By Ivan Skytte Jørgensen
Copy of blog post I made for Privacore/Findx on 2018-04-17
We have been extending some of the indexing and tokenization (what we treat as words) over the past few months. This post sums up the changes so far.
We decompose stylistic ligatures (ĳ/ﬄ/…) into the component letters.
We decompose language-specific ligatures in English (œ and æ) and French (œ).
This means that if a web page has written “encyclopædia” then the “æ” is decomposed and you can finding it when searching for “encyclopedia” and “encyclopaedia”.
More details at indexing ligatures and digraphs.
For words with diacritis we index the word both as-is, and with the non-native/optional diacritis depending on language.
This means that in “Noël” would be indexed as both “Noël” and “Noel” if the text is German, but only as “Noël” if the text is French.
This requires knowledge of both the language, the official orthography, the actual orthography, the common keyboard layouts used, and the regular habits of people using that language. Because of this we have only implemented if for Danish, Norwegian, Swedish and German so far.
We don’t do that for English yet, partially due to Québec which muddies the waters wrt. which diacritics neighbouring english writers care about.
For all other languages we keep our hands off. But for Danish/Norwegian/Swedish/German you should be able to find useful page for “buche de noel” even though the pages may have written it using French orthography “Bûche de Noël”.
More details at indexing diacritics (accents) and language differences.
We detect <some word> <something that could look like an apostrophe> <the letter s> and index that as a single token. For languages that aren’t English or Dutch we also index <word>+s because German/Norwegian/… don’t use apostrophe for possessive-s.
More details at indexing possessive apostrophe s.
We index both H₂O and m². The support is not complete for html tags sub/sup with content longer than 1 character. But it’s a start. We don’t treat “m^2” as m-superscript-2. Maybe we should.
More details at indexing superscripts and subscripts.
A web site may write their phone number as “+45 75 66 10 02” but when a user searches for it (reverse-lookup) he would typically enter it as “75661002”. Since we don’t support searches for “something possibly with white-space and punctuation sprinkled inbetween” it’s a problem. Another problem is that most countries have an entity controlling the numbering plan and number allocation and they typically also recommend a format – which almost without fail turns out to be the least used format in the real world. An example is the German telephone numbers are 10-11 digits long and it is recommend to write them in one of these 4 formats
So what were the first two formats I saw when I checked photos from German streets? 040/999.999-999 and 49(0)40-999999-999.

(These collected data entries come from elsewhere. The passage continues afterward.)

Source: an optimization exercise on an open RTL-to-GDS flow (aim: small area, a short achievable clock period and few clock cycles per item). Production flows keep margins and buffers that such runs may drop. Only simulation tests tie the RTL to the original design; equivalence was not proved. Power is estimated from default activity; no workload was simulated.

==> design.v <==
module fp32_divsqrt (
    input  wire        clk,
    input  wire        rst,
    input  wire        in_valid,
    output wire        in_ready,
    input  wire        in_op,         
    input  wire [31:0] in_a,
    input  wire [31:0] in_b,
    output reg         out_valid,
    output reg  [31:0] out_result,
    output reg  [3:0]  out_flags      
);
    localparam [31:0] QNAN = 32'h7FC0_0000;
    localparam [1:0] S_IDLE = 2'd0,
                     S_RUN  = 2'd1,
                     S_ROUND = 2'd2;
    reg  [1:0]  state;
    assign in_ready = (state == S_IDLE);
    wire accept = in_valid && in_ready;
    wire       as = in_a[31], bs = in_b[31];
    wire [7:0] ae = in_a[30:23], be = in_b[30:23];
    wire       a_zero = (ae == 8'd0);
    wire       b_zero = (be == 8'd0);
    wire       a_inf  = (ae == 8'hFF) && (in_a[22:0] == 23'd0);
    wire       b_inf  = (be == 8'hFF) && (in_b[22:0] == 23'd0);
    wire       a_nan  = (ae == 8'hFF) && (in_a[22:0] != 23'd0);
    wire       b_nan  = (be == 8'hFF) && (in_b[22:0] != 23'd0);
    wire [23:0] am = {1'b1, in_a[22:0]};
    wire [23:0] bm = {1'b1, in_b[22:0]};
    wire        qs = as ^ bs;
    reg        sp_hit;
    reg [31:0] sp_res;
    reg [3:0]  sp_flg;
    always @(*) begin
        sp_hit = 1'b1;
        sp_res = QNAN;
        sp_flg = 4'b0000;
        if (!in_op) begin
            if (a_nan || b_nan) begin
                sp_res = QNAN;
            end else if ((a_zero && b_zero) || (a_inf && b_inf)) begin
                sp_flg = 4'b0100;
            end else if (b_zero) begin
                sp_res = {qs, 8'hFF, 23'd0};
                if (!a_inf) sp_flg = 4'b1000;
            end else if (a_inf) begin
                sp_res = {qs, 8'hFF, 23'd0};
            end else if (b_inf || a_zero) begin
                sp_res = {qs, 31'd0};
            end else begin
                sp_hit = 1'b0;
            end
        end else begin
            if (a_nan) begin
                sp_res = QNAN;
            end else if (a_zero) begin
                sp_res = {as, 31'd0};
            end else if (as) begin
                sp_flg = 4'b0100;
            end else if (a_inf) begin
                sp_res = 32'h7F80_0000;
            end else begin
                sp_hit = 1'b0;
            end
        end
    end
    reg               op_r;
    reg               sign_r;
    reg signed [9:0]  exp_r;      
    reg [4:0]         cnt;
    reg [24:0]        q;          
    reg [28:0]        rem;        
    reg [23:0]        dvs;        
    reg [49:0]        rad;        
    wire              a_lt_b = (am < bm);
    wire [24:0]       div_rem0 = a_lt_b ? {am, 1'b0} : {1'b0, am};
    wire signed [9:0] div_exp0 = $signed({2'b00, ae}) - $signed({2'b00, be}) - (a_lt_b ? 10'sd1 : 10'sd0);
    wire signed [9:0] a_unb    = $signed({2'b00, ae}) - 10'sd127;
    wire [49:0]       sq_rad0  = a_unb[0] ? {am, 26'd0} : {1'b0, am, 25'd0};
    wire signed [9:0] sq_exp0  = a_unb >>> 1;
    wire [28:0] d_diff = rem - {5'd0, dvs};
    wire        d_ge   = !d_diff[28];
    wire [28:0] d_next = d_ge ? {d_diff[27:0], 1'b0} : {rem[27:0], 1'b0};
    wire [28:0] s_cur  = {rem[26:0], rad[49:48]};
    wire [28:0] s_try  = {2'b00, q[24:0], 2'b01};
    wire [28:0] s_diff = s_cur - s_try;
    wire        s_ge   = (s_cur >= s_try);
    wire        stk    = (rem != 29'd0);
    wire        inc    = q[0] & (stk | q[1]);
    wire [24:0] rmant  = {1'b0, q[24:1]} + {24'd0, inc};
    wire [22:0] rfrac  = rmant[24] ? rmant[23:1] : rmant[22:0];
    wire signed [9:0] rexp = rmant[24] ? exp_r + 10'sd1 : exp_r;
    wire        r_ovf  = (rexp > 10'sd127);
    wire        r_unf  = (rexp < -10'sd126);
    wire [7:0]  rbexp  = rexp[7:0] + 8'd127;
    always @(posedge clk) begin
        if (rst) begin
            state     <= S_IDLE;
            out_valid <= 1'b0;
        end else begin
            out_valid <= 1'b0;
            case (state)
                S_IDLE: begin
                    if (accept) begin
                        if (sp_hit) begin
                            out_valid  <= 1'b1;
                            out_result <= sp_res;
                            out_flags  <= sp_flg;
                        end else begin
                            state <= S_RUN;
                        end
                    end
                end
                S_RUN: begin
                    if (cnt == 5'd0) state <= S_ROUND;
                end
                S_ROUND: begin
                    state     <= S_IDLE;
                    out_valid <= 1'b1;
                    if (r_ovf) begin
                        out_result <= {sign_r, 8'hFF, 23'd0};
                        out_flags  <= 4'b0001;
                    end else if (r_unf) begin
                        out_result <= {sign_r, 31'd0};
                        out_flags  <= 4'b0010;
                    end else begin
                        out_result <= {sign_r, rbexp, rfrac};
                        out_flags  <= 4'b0000;
                    end
                end
                default: state <= S_IDLE;
            endcase
        end
    end
    always @(posedge clk) begin
        if (state == S_IDLE) begin
            op_r <= in_op;
            cnt  <= 5'd24;
            q    <= 25'd0;
            dvs  <= bm;
            if (!in_op) begin
                sign_r <= qs;
                exp_r  <= div_exp0;
                rem    <= {4'd0, div_rem0};
                rad    <= 50'd0;
            end else begin
                sign_r <= 1'b0;
                exp_r  <= sq_exp0;
                rem    <= 29'd0;
                rad    <= sq_rad0;
            end
        end else if (state == S_RUN) begin
            cnt <= cnt - 5'd1;
            if (!op_r) begin
                q   <= {q[23:0], d_ge};
                rem <= d_next;
            end else begin
                q   <= {q[23:0], s_ge};
                rem <= s_ge ? s_diff : s_cur;
                rad <= {rad[47:0], 2'b00};
            end
        end
    end
endmodule
==> run.sh <==
#!/bin/bash
# synth_recipe.tcl (not shown) runs the flow's synth.tcl, then flattens the netlist and writes it again
# the make line also repeats each setting of config.mk as NAME=value (left out here)
make -C /OpenROAD-flow-scripts/flow DESIGN_CONFIG=/design/flow/config.mk WORK_HOME=/design/flow/orfs CLKGATE_MAP_FILE= SYNTH_SCRIPT=/design/flow/synth_recipe.tcl finish
==> config.mk <==
export PLATFORM = sky130hd
export DESIGN_NAME = fp32_divsqrt
export DESIGN_NICKNAME = fp32_divsqrt
export VERILOG_FILES = /design/flow/design.v
export SDC_FILE = /design/flow/constraint.sdc
export NUM_CORES = 4
export LEC_CHECK = 0
export CAP_MARGIN = 20
export CORE_MARGIN = 2
export CORE_UTILIZATION = 40
export SLEW_MARGIN = 20
==> constraint.sdc <==
create_clock -name core_clock -period 10.0 [get_ports {clk}]
set_input_delay 2.0000 -clock core_clock [delete_from_list [all_inputs] [get_ports {clk}]]
set_output_delay 2.0000 -clock core_clock [all_outputs]
set_load 0.01 [all_outputs]
==> impl_metrics.py <==
metrics = {
    "drt": {
        "via_count": 10733,
        "drt_pass1_iterations": 5,
        "antenna_left": 0,
        "avgViaCountPerCell": 5.68,
        "drc_errors": 0,
        "drtIter0Drc": 792,
        "routedWlPerCell_um": 18.2,
        "drt_wl_total_um": 34500,
    },
    "yosys": {
        "synth_edf_count": 125,
        "synth_cells": 1399,
        "postSynthAreaPerCell_um2": 8.88,
        "synth_common_cells": "150 x nand2_1, 125 x edfxtp_1, 125 x o21ai_0, 101 x inv_1, 95 x nor2_1",
        "synth-main-ff-cell": "edfxtp_1",
        "synth-seq-cells": 158,
        "synth_nets": 1558,
        "synthDistinctLibCells": 89,
        "synthArstFlopShare": 0,
        "ys_warn_count": 1,
        "synth.top_cells.by_area": "edfxtp_1 30%, ha_1 9.0%, mux2i_1 5.6%",
        "synth_top_area_cell": "edfxtp_1",
        "synth_top_area_frac": 0.302,
        "yosys.cell_count.top_type": "nand2_1",
        "synth_area_mm2": 0.0124,
        "seq_area_frac_synth": 0.355,
    },
    "hold_path": {
        "hold_depth": 2,
        "hp-class": "flop to flop",
    },
    "global_routing": {
        "grt_max_degree": 57,
        "grt_first_pass_wirelength_um": 55200,
        "overflow": 0,
        "track_usage": 0.211,
        "antenna_found_initial": 0,
        "grt_pass1_vias": 10072,
    },
    "clock_tree": {
        "post_cts_resized": 0,
        "post_cts.repair.setup_buffers": 0,
        "hold_buffers": 0,
        "cts-buffers-inserted": 17,
        "clock_path_buffers": 2,
        "cts_tree": "yes",
        "clock_latency_ns": 0.44,
        "cts_max_level": 4,
        "path_clk_slew_ns": 0.07,
        "root_buffer": "clkbuf_16",
        "clock-sinks": 158,
    },
    "critical_path": {
        "r2r_cells": 12,
        "crit_required_ns": 10.15,
        "cp_max_fo": 26,
        "worstSetupPathType": "primary input to flop",
        "cp.arrival_ns": 5.58,
        "startpoint_type": "primary input",
        "critPathCaptureType": "flop",
    },
    "timing": {
        "fin_crit_sh": 0.544,
        "rsz0062_at_grt": "no",
        "fmaxAchievable_mhz": 184,
        "slew_viol_final": 0,
        "slew_headroom": 0.271,
        "skew_ns": 0.0177,
        "fin_tns_setup_ns": 0,
        "layout_min_cycle_time_ns": 5.44,
        "final_hold_viol_count": 0,
        "tightest_slew_ns": 1.09,
        "setup_viol": 0,
    },
    "floorplanning": {
        "coreArea_mm2": 0.0306,
        "die_x_um": 180,
        "pin_count": 106,
        "num_rows": 64,
        "start_util": 0.406,
        "die_h_um": 180,
        "die_area_mm2": 0.0325,
    },
    "placed_design": {
        "portBuffers": 105,
        "hpwl_um": 26800,
        "globalplace.congestion": 0.935,
    },
    "finish": {
        "fillers": 2963,
        "diodes": 0,
        "drive_gt1_frac": 0.0622,
        "fin_nets": 1641,
        "syn_to_final_growth_pct": 16.5,
    },
    "power_and_ir_drop": {
        "total_power_mw": 2.57,
        "p_leak_nw": 5.53,
        "vdd_drop_max_mv": 0.118,
        "power_density_mw_per_mm2": 178,
    },
    "job": {
        "maxCapViolations": 0,
    },
    "status": {
        "outcome": "timing/DRC/antenna clean",
    },
}
==> per-layer routing <==
metal / GRT usage / part of all wire / vias to the layer above
li1: - / - / 5315
met1: 0.307 / 0.49 / 5065
met2: 0.330 / 0.45 / 311
met3: 0.0277 / 0.048 / 42
met4: 0.0574 / 0.020 / 0
met5: 0 / 0 / -
==> worst paths after layout <==
check / startpoint / to / slack [ns]
max: in_a[10] / exp_r[8] / 4.56
min: q[0] / q[1] / 0.49
max reg2reg: rem[0] / rem[17] / 5.52
min reg2reg: q[0] / q[1] / 0.49
==> logic make-up after synthesis <==
family                   after synthesis  share of synthesized area
flip-flops                           158                      0.355
XOR/XNOR                              93                     0.0656
AO/OA/AOI/OAI                        351                      0.181
multiplexers                          84                     0.0691
AND/OR/NAND/NOR                      466                      0.187
adder cells (fa/ha/maj)               91                     0.0929
buffers and inverters                156                     0.0493
==> cell usage in the layout, fill, tap and decap left out, types with 42 or more instances in the layout <==
cell type / count
clkdlybuf4s50_1: 105
nand3_1: 42
o21ai_0: 125
a21oi_1: 67
mux2i_1: 70
xnor2_1: 63
nand2_1: 150
ha_1: 89
edfxtp_1: 125
inv_1: 100
nor2_1: 95
==> through the flow <==
step                      setup slack (ns)   util  hold slack (ns)  instance area (um2)  instances
after floorplan                       3.66      -            0.440                12400       1399
after global placement                4.26  0.453            0.471                13900       1859
after detailed placement              4.16  0.453            0.481                13900       1859
after CTS                             4.62  0.473            0.490                14500       1891
after global routing                  4.32  0.473            0.532                14500       1891
final                                 4.56  0.473            0.488                14500       1891
==> where the power goes <==
group,switching [mW],internal (mW),total (mW)
Clock,0.312,0.354,0.666
Combinational,0.589,0.453,1.04
Sequential,0.0805,0.784,0.864
==> critical path, stage by stage <==
cell and delay, ns:
clkdlybuf4s50_1 0.53, ha_1 0.38, a21oi_1 0.14, o21ai_0 0.09
o221a_2 0.25, a211o_1 0.32, a221oi_4 0.25, buf_4 0.40
ha_1 0.25, ha_1 0.19, nand3b_1 0.14, nor4_1 0.38
xnor2_1 0.15, o21ai_0 0.09
==> final cells by class <==
class                           count  area (um2)  share of cell area
Sequential cell                   158        4410               0.305
Clock buffer                       19         464              0.0321
Timing Repair Buffer              116        1130              0.0784
Inverter                          104         390              0.0270
Multi-Input combinational cell   1085        7430               0.514
Tap cell                          396         495              0.0343
Clock inverter                     13         136             0.00943
==> flip-flops by register name, summed over array words and instances, names as in the netlist, 2 cells and up <==
name and flops:
q 25, rad 25, cnt 5, dvs 23
rem 29, exp_r 10, state 2, out_result 32
out_flags 4
Testbench counts, summed over its fixed seeds: cycles 64,806, ops 2,400.

[afterwards: timing with drivers on the ports]
The flow's constraints put no driver on any port. The routed layout listed below was extracted and timed again, unchanged, in two steps. Step 1 sets driving cells, clkbuf_16 on the clock port and buf_2 on the other inputs (assumed; they add their load-dependent delay and slew). Step 2 adds t to the input delays and takes it off the output delays; t is the mean of the earliest and latest rising clock arrival at the registers after step 1. Input paths then give back, and output paths get back, about the clock's delay inside the block. Three values: no drivers, after step 1, after step 2; two values: the first two.
t (ns): 0.482
setup WS [ns]: 4.561 / 4.587 / 4.105
worst setup path after step 2: input to register
worst data-port slew with drivers (ns): 0.04
After both steps setup and hold are still met in this run. The setup slack of this run moves by +0.026 ns with the drivers and by -0.456 ns with both steps.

We recognize and index telephone numbers from Denmark, Norway, Sweden and Germany. The other countries will be added as I have time to implement some of the tricky recognition. Don’t get me started on Italian telephone numbers…
There must be some nerds / telephone number spotters / tele-numerologists that maintain the wikipedia articles on telephone number systems – all the European numbering systems are documented in good detail.

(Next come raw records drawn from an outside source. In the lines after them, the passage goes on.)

Source: an optimization exercise on an open RTL-to-GDS flow (aim: small area and a short achievable clock period). Production flows keep margins and buffers that such runs may drop. Where RTL was checked, it was by simulation tests only, not by an equivalence proof against the original. No functional check of the RTL was part of runs 1 and 2.

[design.v]
module lk_acc_cell (
    input  wire        clk,
    input  wire        rst,       
    input  wire [1:0]  op,        
    input  wire        fmt_a,     
    input  wire        fmt_b,
    input  wire [15:0] a,
    input  wire [15:0] b,
    output wire [39:0] acc,
    output reg  [31:0] f32
);
    wire        s1_first_d, s1_load_d, p_top_d, p_s_d;
    wire [1:0]  p_cls0_d, p_cls1_d, p_ovr_d;
    wire [9:0]  p_e0_d, p_e1_d;
    wire [21:0] p_m_d;
    lk_mul u_s1 (.op(op), .fmt_a(fmt_a), .fmt_b(fmt_b), .a(a), .b(b),
                 .first(s1_first_d), .load(s1_load_d), .cls0(p_cls0_d), .cls1(p_cls1_d),
                 .ovr(p_ovr_d), .top(p_top_d), .sign(p_s_d), .e0(p_e0_d), .e1(p_e1_d), .m(p_m_d));
    reg        s1_first, s1_keep, s1_load;    
    reg [1:0]  p_cls0, p_cls1;
    reg        p_s;
    reg [1:0]  p_ovr;
    reg        p_top;
    reg [9:0]  p_e0, p_e1;
    reg [21:0] p_m;
    always @(posedge clk) begin
        if (rst) begin
            s1_first <= 1'b0;
            s1_keep  <= 1'b1;
            s1_load  <= 1'b0;
            p_cls0   <= 2'd1;
            p_cls1   <= 2'd1;
            p_s      <= 1'b1;
        end else begin
            s1_first <= s1_first_d;
            s1_keep  <= ~s1_first_d;
            s1_load  <= s1_load_d;
            p_cls0   <= p_cls0_d;
            p_cls1   <= p_cls1_d;
            p_s      <= p_s_d;
        end
    end
    always @(posedge clk) begin
        p_ovr <= p_ovr_d;
        p_top <= p_top_d;
        p_e0  <= p_e0_d;
        p_e1  <= p_e1_d;
        p_m   <= p_m_d;
    end
    wire [1:0]  p_cls;
    wire [31:0] p_w;
    lk_sel u_sel (.cls0(p_cls0), .cls1(p_cls1), .ovr(p_ovr), .top(p_top), .sign(p_s),
                  .e0(p_e0), .e1(p_e1), .m(p_m), .cls(p_cls), .w(p_w));
    reg  [39:0] acc_q;
    wire [39:0] acc_d;
    assign acc = acc_q;
    lk_add u_s2 (.first(s1_first), .keep(s1_keep), .load(s1_load), .cls(p_cls), .w(p_w),
                 .x(acc_q), .y(acc_d));
    always @(posedge clk) begin
        if (rst)
            acc_q <= 40'd0;
        else
            acc_q <= acc_d;
    end
    wire        c_up  = acc_q[7] & ((acc_q[6:0] != 7'd0) | acc_q[8]);
    wire [31:0] c_cy;
    wire [30:0] c_mag;
    assign c_cy[0] = c_up;
    genvar gc;
    generate for (gc = 0; gc < 31; gc = gc + 1) begin : drn
        assign c_mag[gc]  = acc_q[8 + gc] ^ c_cy[gc];
        assign c_cy[gc+1] = acc_q[8 + gc] & c_cy[gc];
    end endgenerate
    always @(posedge clk) begin
        if (rst)
            f32 <= 32'd0;
        else
            f32 <= {acc_q[39], c_mag};
    end
endmodule
module lk_mul (
    input  wire [1:0]  op,
    input  wire        fmt_a,
    input  wire        fmt_b,
    input  wire [15:0] a,
    input  wire [15:0] b,
    output wire        first,
    output wire        load,
    output reg  [1:0]  cls0,     
    output reg  [1:0]  cls1,     
    output wire [1:0]  ovr,      
    output wire        top,
    output wire        sign,
    output wire [9:0]  e0,       
    output wire [9:0]  e1,
    output wire [21:0] m         
);
    wire        a_ez   = fmt_a ? (a[14:10] == 5'd0)  : (a[14:7] == 8'd0);
    wire        a_emax = fmt_a ? (a[14:10] == 5'h1F) : (a[14:7] == 8'hFF);
    wire        a_fz   = fmt_a ? (a[9:0] == 10'd0)   : (a[6:0] == 7'd0);
    wire [9:0]  a_fr   = fmt_a ? a[9:0] : {a[6:0], 3'b000};
    wire [10:0] a_sig  = {~a_ez, a_fr};
    wire [7:0]  a_ex   = fmt_a ? ({3'd0, a[14:10]} + 8'd112 + {7'd0, a_ez})
                               : (a[14:7] | {7'd0, a_ez});
    wire        b_ez   = fmt_b ? (b[14:10] == 5'd0)  : (b[14:7] == 8'd0);
    wire        b_emax = fmt_b ? (b[14:10] == 5'h1F) : (b[14:7] == 8'hFF);
    wire        b_fz   = fmt_b ? (b[9:0] == 10'd0)   : (b[6:0] == 7'd0);
    wire [9:0]  b_fr   = fmt_b ? b[9:0] : {b[6:0], 3'b000};
    wire [10:0] b_sig  = {~b_ez, b_fr};
    wire [7:0]  b_ex   = fmt_b ? ({3'd0, b[14:10]} + 8'd112 + {7'd0, b_ez})
                               : (b[14:7] | {7'd0, b_ez});
    wire a_nan  = a_emax & ~a_fz;
    wire a_inf  = a_emax & a_fz;
    wire a_zero = a_ez & a_fz;
    wire b_nan  = b_emax & ~b_fz;
    wire b_inf  = b_emax & b_fz;
    wire b_zero = b_ez & b_fz;
    reg [3:0] a_lz, b_lz;
    integer i;
    always @(*) begin
        a_lz = 4'd0;
        b_lz = 4'd0;
        for (i = 0; i < 10; i = i + 1) begin
            if (a_fr[i]) a_lz = 4'd10 - i[3:0];
            if (b_fr[i]) b_lz = 4'd10 - i[3:0];
        end
        if (!a_ez) a_lz = 4'd0;
        if (!b_ez) b_lz = 4'd0;
    end
    wire a_p2 = a_ez ? ((a_fr & (a_fr - 10'd1)) == 10'd0) : a_fz;
    wire b_p2 = b_ez ? ((b_fr & (b_fr - 10'd1)) == 10'd0) : b_fz;
    wire [21:0] m_r0, m_r1;
    mul11_tree u_mul (.a(a_sig), .b(b_sig), .r0(m_r0), .r1(m_r1));
    wire [21:0] m_prod;
    wire        m_co;
    add_pfx #(.N(22), .L(5), .KIND(1)) u_madd (.a(m_r0), .b(m_r1), .ci(1'b0), .s(m_prod), .co(m_co));
    wire [4:0]  m_l   = {1'b0, a_lz} + {1'b0, b_lz};
    wire [21:0] m_sh  = m_prod << m_l;
    wire [21:0] m_thr = 22'h3F_FFFF << (5'd21 - m_l);
    wire        m_top = |(m_prod & m_thr);
    wire [9:0]  m_s   = {2'd0, a_ex} + {2'd0, b_ex} + 10'd32 - {5'd0, m_l};   
    wire [9:0]  m_e0  = m_s - 10'd159;
    wire [9:0]  m_e1  = m_s - 10'd158;
    wire        p2    = a_p2 & b_p2;
    wire        spec_nan  = a_nan | b_nan | (a_inf & b_zero) | (b_inf & a_zero);
    wire        spec_inf  = a_inf | b_inf;
    wire        spec_zero = a_zero | b_zero;
    wire        ovf0 = (m_s >= 10'd414), ovf1 = (m_s >= 10'd413);
    wire        unf0 = (m_s < 10'd129),  unf1 = (m_s < 10'd128);
    wire        up0  = (m_s == 10'd128) & ~p2, up1 = (m_s == 10'd127) & ~p2;
    always @(*) begin
        if (op == 2'd0) begin
            cls0 = 2'd1;
            cls1 = 2'd1;
        end else if (op == 2'd3) begin
            cls0 = (a[14:7] == 8'hFF && {a[6:0], b} != 23'd0) ? 2'd3 : 2'd0;
            cls1 = cls0;
        end else if (spec_nan) begin
            cls0 = 2'd3;
            cls1 = 2'd3;
        end else if (spec_inf) begin
            cls0 = 2'd2;
            cls1 = 2'd2;
        end else if (spec_zero) begin
            cls0 = 2'd1;
            cls1 = 2'd1;
        end else begin
            cls0 = ovf0 ? 2'd2 : (unf0 & ~up0) ? 2'd1 : 2'd0;
            cls1 = ovf1 ? 2'd2 : (unf1 & ~up1) ? 2'd1 : 2'd0;
        end
    end
    assign first = (op == 2'd2);
    assign load  = (op == 2'd3);
    assign top   = load | m_top;
    assign sign  = load ? b[0] : (op == 2'd0) ? 1'b1 : (a[15] ^ b[15]);
    assign ovr   = load ? 2'b00 : {up1, up0};
    assign e0    = up0 ? -10'sd30 : m_e0;
    assign e1    = load ? a[15:6] : up1 ? -10'sd30 : m_e1;
    assign m     = load ? {1'b0, a[5:0], b[15:1]} : m_sh;
endmodule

We detect several hyphen-looking unicode codepoints (hyphen-minus, soft hyphen, real hyphen, ….) and index the words slightly differently. Eg. the text Newcastle-Upon-Tyne is indexed as a single entity too.

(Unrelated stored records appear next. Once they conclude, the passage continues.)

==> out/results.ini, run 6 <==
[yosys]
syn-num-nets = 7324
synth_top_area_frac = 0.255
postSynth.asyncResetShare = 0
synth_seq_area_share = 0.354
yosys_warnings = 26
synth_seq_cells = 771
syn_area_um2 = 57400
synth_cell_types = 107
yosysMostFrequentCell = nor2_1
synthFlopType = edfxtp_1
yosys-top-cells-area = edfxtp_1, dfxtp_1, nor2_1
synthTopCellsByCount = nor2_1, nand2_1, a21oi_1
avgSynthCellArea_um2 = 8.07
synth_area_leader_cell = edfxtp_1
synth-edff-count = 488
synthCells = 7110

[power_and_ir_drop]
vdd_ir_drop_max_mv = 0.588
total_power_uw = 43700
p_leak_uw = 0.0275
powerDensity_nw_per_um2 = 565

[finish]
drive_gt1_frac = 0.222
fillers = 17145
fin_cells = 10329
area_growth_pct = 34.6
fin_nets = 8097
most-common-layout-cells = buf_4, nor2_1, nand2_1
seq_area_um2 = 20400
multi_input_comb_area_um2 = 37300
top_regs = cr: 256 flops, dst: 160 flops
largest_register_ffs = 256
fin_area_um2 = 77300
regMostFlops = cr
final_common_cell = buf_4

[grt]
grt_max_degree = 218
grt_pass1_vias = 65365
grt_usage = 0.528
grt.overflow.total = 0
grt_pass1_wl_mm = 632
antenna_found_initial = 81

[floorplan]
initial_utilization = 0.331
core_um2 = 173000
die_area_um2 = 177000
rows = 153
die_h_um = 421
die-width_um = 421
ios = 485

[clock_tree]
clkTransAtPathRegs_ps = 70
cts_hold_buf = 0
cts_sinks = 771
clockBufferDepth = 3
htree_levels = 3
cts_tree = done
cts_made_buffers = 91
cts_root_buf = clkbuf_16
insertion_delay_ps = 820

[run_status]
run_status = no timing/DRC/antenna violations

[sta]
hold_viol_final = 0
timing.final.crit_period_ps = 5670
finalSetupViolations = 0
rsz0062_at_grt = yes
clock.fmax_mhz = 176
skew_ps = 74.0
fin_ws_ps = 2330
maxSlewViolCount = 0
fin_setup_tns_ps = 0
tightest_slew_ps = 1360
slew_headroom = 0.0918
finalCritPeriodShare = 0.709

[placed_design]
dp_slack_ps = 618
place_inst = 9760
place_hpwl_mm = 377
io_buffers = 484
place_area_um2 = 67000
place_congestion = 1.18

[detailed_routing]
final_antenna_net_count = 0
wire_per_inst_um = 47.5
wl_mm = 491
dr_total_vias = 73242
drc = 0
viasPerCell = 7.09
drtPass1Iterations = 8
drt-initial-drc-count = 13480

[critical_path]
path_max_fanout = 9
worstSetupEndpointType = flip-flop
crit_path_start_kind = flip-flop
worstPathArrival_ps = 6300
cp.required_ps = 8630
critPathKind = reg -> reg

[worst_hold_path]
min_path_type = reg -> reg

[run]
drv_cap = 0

We treat some abbreviations that use slash a different way wrt. to bigrams. Example abbreviations: km/h, m/s², A/S
We also rewrite ampersand to the language’s equivalent of “and” in Danish/English/German
We recognize some special words as “C++” or “F#”
Some additional work is pending (beyond extending the above cases to all the supported languages and countries):
We need to activate this feature. But when that is done and indexes have been re-generated for affected pages it should be easier for you to find Bûche de Noël, German phone numbers, greengrocer’s apostrophe, kerfuﬄes, and much more.